Codeforce Round #215 Div2 C

C. Sereja and Algorithm

time limit per test 1 second

memory limit per test 256 megabytes

这道题没出来真的是自己,啊改了一点就没管了，结果xx也可以的哎- -，当时也用种情况交过，去掉特判后又忘记加t<=2了，B！

Sereja loves all sorts of algorithms. He has recently come up with a new algorithm, which receives a string as an input. Let's represent the input string of the algorithm as q = q₁q₂... q_k. The algorithm consists of two steps:

1. Find any continuous subsequence (substring) of three characters of string q, which doesn't equal to either string "zyx", "xzy", "yxz". If q doesn't contain any such subsequence, terminate the algorithm, otherwise go to step 2.
2. Rearrange the letters of the found subsequence randomly and go to step 1.

 

Sereja thinks that the algorithm works correctly on string q if there is a non-zero probability that the algorithm will be terminated. But if the algorithm anyway will work for infinitely long on a string, then we consider the algorithm to work incorrectly on this string.
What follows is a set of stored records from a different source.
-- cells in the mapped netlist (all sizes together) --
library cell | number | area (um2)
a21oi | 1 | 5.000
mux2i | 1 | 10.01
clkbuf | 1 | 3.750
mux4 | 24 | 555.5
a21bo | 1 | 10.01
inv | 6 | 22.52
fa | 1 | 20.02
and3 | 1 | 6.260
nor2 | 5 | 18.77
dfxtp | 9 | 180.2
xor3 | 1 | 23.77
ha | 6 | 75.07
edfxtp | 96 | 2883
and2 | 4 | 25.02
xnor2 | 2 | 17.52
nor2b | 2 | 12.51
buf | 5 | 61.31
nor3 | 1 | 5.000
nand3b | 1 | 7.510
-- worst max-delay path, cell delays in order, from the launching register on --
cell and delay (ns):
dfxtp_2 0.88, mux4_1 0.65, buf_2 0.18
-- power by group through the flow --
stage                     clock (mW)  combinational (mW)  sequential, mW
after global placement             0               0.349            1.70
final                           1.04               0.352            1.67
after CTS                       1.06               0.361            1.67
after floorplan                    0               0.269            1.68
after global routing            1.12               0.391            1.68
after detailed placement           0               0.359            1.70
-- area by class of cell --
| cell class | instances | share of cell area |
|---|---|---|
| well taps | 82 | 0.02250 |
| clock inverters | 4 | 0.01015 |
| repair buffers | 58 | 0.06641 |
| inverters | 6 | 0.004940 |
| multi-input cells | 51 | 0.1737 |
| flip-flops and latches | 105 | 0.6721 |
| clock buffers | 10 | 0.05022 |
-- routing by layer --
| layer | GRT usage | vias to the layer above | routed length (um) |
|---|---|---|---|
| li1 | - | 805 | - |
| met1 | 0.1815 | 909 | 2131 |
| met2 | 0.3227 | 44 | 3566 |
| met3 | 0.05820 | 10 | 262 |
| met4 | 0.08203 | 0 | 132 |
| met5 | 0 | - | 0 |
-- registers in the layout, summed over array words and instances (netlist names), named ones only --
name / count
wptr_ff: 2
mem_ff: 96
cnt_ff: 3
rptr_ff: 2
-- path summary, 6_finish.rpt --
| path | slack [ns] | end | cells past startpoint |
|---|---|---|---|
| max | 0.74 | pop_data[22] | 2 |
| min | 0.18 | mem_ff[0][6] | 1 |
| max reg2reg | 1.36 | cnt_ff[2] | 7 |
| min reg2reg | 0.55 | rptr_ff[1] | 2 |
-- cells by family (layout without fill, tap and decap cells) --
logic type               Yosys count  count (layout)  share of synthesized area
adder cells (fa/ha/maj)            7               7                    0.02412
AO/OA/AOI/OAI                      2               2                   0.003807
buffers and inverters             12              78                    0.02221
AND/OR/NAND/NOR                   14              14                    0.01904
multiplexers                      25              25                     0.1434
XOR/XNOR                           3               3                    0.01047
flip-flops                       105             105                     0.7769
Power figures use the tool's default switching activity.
File: config.mk
export PLATFORM = sky130hd
export DESIGN_NAME = bb_front
export DESIGN_NICKNAME = d
export VERILOG_FILES = /design/src/rtl/core/assert_macros.svh /design/src/rtl/core/bb_pkg.sv /design/src/rtl/core/bb_front.sv
export SDC_FILE = /design/constraint.sdc
export NUM_CORES = 1
export LEC_CHECK = 0
export BUFFER_PORTS_ARGS = -buffer_cell sky130_fd_sc_hd__buf_2
export CAP_MARGIN = 25
export CORE_MARGIN = 4
export CORE_UTILIZATION = 30
export CTS_BUF_LIST = sky130_fd_sc_hd__clkbuf_8
export DETAILED_ROUTE_END_ITERATION = 8
export SLEW_MARGIN = 20
export SYNTH_ARGS = -nofsm -noshare
export SYNTH_HDL_FRONTEND = slang
export SYNTH_SLANG_ARGS = --single-unit
File: constraint.sdc
create_clock -name clock -period 3.8 [get_ports clock]
set_input_delay 0.19 -clock clock [delete_from_list [all_inputs] [get_ports clock]]
set_output_delay 0.19 -clock clock [all_outputs]
set_load 0.01 [all_outputs]
File: src/rtl/core/assert_macros.svh
// Assertion macros for the box blur RTL.
`ifndef ASSERT_MACROS_SVH
`define ASSERT_MACROS_SVH
// clocked assertion, disabled while reset is high
`define AST(label, clk, rst, prop, msg) \
   label: assert property (@(posedge clk) disable iff (rst) prop) else $error(msg);
// clocked assertion that also checks across reset
`define AST_NR(label, clk, prop, msg) \
   label: assert property (@(posedge clk) prop) else $error(msg);
`endif

File: src/rtl/core/bb_pkg.sv
// Shared types, constants and functions of the box blur block.
package bb_pkg;
   localparam int MAX_WIDTH_DEF = 2048;
   localparam logic [11:0] IMG_W_RST = 12'd640;
   localparam logic [11:0] IMG_H_RST = 12'd480;
   localparam int FIFO_DEPTH = 4;

   localparam logic [7:0] CSR_IMAGE_WIDTH  = 8'd0;
   localparam logic [7:0] CSR_IMAGE_HEIGHT = 8'd1;

   localparam logic REQ_PIXEL = 1'b0;
   localparam logic REQ_DRAIN = 1'b1;

   typedef logic [23:0] pixel_type;

   typedef enum logic [2:0] {
      ST_IDLE,
      ST_FETCH,
      ST_SHIFT,
      ST_SUM,
      ST_DIV
   } back_state_type;

   // ceil(2^16 / n); exact for sums below 2304
   function automatic logic [16:0] recip(input logic [1:0] rows, input logic [1:0] cols);
      logic [3:0] n;
      logic [16:0] m;
      n = 4'(rows) * 4'(cols);
      unique case (n)
         4'd1:    m = 17'd65536;
         4'd2:    m = 17'd32768;
         4'd3:    m = 17'd21846;
         4'd4:    m = 17'd16384;
         4'd6:    m = 17'd10923;
         4'd9:    m = 17'd7282;
         default: m = 17'd65536;
      endcase
      return m;
   endfunction
endpackage

File: src/rtl/core/bb_front.sv
// Front part: accepts items, drops early drains, tracks frame input position.
module bb_front #(
   parameter int MAX_WIDTH = bb_pkg::MAX_WIDTH_DEF,
   localparam int CW = $clog2(MAX_WIDTH)
) (
   input  logic              clock,
   input  logic              reset,
   input  logic              clear,
   input  logic [CW:0]       eff_w,
   input  logic [11:0]       eff_h,
   input  logic              req_tvalid,
   output logic              req_tready,
   input  logic              req_tuser,
   input  logic [23:0]       req_tdata,
   input  logic              fifo_full,
   output logic              push,
   output bb_pkg::pixel_type push_data
);
   import bb_pkg::*;

   logic [CW-1:0] col_ff, col_in;
   logic [11:0]   row_ff, row_in;
   logic [CW:0]   fcnt_ff, fcnt_in;
   logic          done;
   logic          acc;

   assign req_tready = !fifo_full;
   assign acc        = req_tvalid && req_tready;
   assign done       = (row_ff >= eff_h);
   assign push       = acc && (done || req_tuser == REQ_PIXEL);
   assign push_data  = done ? '0 : req_tdata;

   always_comb begin
      col_in  = col_ff;
      row_in  = row_ff;
      fcnt_in = fcnt_ff;
      if (clear) begin
         col_in  = '0;
         row_in  = '0;
         fcnt_in = '0;
      end else if (push) begin
         if (!done) begin
            if (((CW+1)'(col_ff) + 1'b1) >= eff_w) begin
               col_in = '0;
               row_in = row_ff + 1'b1;
            end else begin
               col_in = col_ff + 1'b1;
            end
         end else if (fcnt_ff == eff_w) begin
            // last flush step ends the frame
            col_in  = '0;
            row_in  = '0;
            fcnt_in = '0;
         end else begin
            fcnt_in = fcnt_ff + 1'b1;
         end
      end
   end

   always_ff @(posedge clock) begin
      if (reset) begin
         col_ff  <= '0;
         row_ff  <= '0;
         fcnt_ff <= '0;
      end else begin
         col_ff  <= col_in;
         row_ff  <= row_in;
         fcnt_ff <= fcnt_in;
      end
   end
endmodule

==> results of run 1 <==
==> critical path: stages, from the launching register on <==
cell,delay (ns)
sky130_fd_sc_hd__dfxtp_1,0.42
sky130_fd_sc_hd__and3_1,0.18
sky130_fd_sc_hd__nand3_1,0.16
sky130_fd_sc_hd__nor2_1,0.26
sky130_fd_sc_hd__nand3_1,0.19
sky130_fd_sc_hd__xnor2_1,0.21
sky130_fd_sc_hd__ha_1,0.27
sky130_fd_sc_hd__a21o_1,0.18
sky130_fd_sc_hd__a21o_1,0.16
sky130_fd_sc_hd__a21oi_1,0.13
sky130_fd_sc_hd__o21ai_1,0.22
sky130_fd_sc_hd__buf_4,0.23
sky130_fd_sc_hd__or4_1,0.40
sky130_fd_sc_hd__a21oi_1,0.14
==> report_power, final <==
part,internal (uW),total [uW],switching [uW]
clock network,212,353,140
logic,50.4,106,55.7
registers,367,367,0.372
total,629,826,196
==> path summary, 6_finish.rpt <==
| kind | end | slack (ns) | start | depth (start not counted) |
|---|---|---|---|---|
| setup / recovery | col_ff[1] | 0.57 | col_ff[0] | 13 |
| hold / removal | row_ff[2] | 0.29 | req_tuser | 3 |
| setup reg to reg | col_ff[1] | 0.57 | col_ff[0] | 13 |
| hold reg to reg | col_ff[1] | 0.50 | col_ff[1] | 2 |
Sereja wants to test his algorithm. For that, he has string s = s₁s₂... s_n, consisting of n characters. The boy conducts a series of m tests. As the i-th test, he sends substring s_lis_li + 1... s_ri (1 ≤ l_i ≤ r_i ≤ n) to the algorithm input. Unfortunately, the implementation of his algorithm works too long, so Sereja asked you to help. For each test (l_i, r_i) determine if the algorithm works correctly on this test or not.

Input

The first line contains non-empty string s, its length (n) doesn't exceed 10⁵. It is guaranteed that string s only contains characters: 'x', 'y', 'z'.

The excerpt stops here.